Data extracted from a collection:
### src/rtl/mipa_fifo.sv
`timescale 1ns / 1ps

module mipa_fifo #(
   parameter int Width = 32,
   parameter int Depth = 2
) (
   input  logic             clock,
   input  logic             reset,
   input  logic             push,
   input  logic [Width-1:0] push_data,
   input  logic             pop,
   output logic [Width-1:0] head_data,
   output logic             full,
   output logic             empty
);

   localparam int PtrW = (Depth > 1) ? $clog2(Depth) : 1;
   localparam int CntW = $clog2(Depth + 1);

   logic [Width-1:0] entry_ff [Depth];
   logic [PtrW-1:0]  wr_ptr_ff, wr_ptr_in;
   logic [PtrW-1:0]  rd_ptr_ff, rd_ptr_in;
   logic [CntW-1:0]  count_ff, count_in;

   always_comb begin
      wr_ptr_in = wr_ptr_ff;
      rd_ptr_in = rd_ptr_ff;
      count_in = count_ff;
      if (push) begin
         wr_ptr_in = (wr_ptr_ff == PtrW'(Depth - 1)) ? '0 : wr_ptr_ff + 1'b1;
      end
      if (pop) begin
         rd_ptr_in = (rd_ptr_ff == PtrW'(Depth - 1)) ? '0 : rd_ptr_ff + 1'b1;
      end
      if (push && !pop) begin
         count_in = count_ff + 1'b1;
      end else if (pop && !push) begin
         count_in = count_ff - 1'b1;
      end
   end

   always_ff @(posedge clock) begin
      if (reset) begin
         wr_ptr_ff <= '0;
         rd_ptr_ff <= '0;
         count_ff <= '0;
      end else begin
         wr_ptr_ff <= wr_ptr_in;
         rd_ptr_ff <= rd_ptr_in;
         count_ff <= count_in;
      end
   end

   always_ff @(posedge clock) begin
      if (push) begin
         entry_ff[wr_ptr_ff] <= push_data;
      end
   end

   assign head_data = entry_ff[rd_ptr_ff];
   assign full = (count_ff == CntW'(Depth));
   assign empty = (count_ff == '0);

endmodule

# [EXERCISE DETAILS]
Among the records above, which lines hold the word "localparam"? Copy each one.

# [WRITTEN RESPONSE]
   localparam int PtrW = (Depth > 1) ? $clog2(Depth) : 1;
   localparam int CntW = $clog2(Depth + 1);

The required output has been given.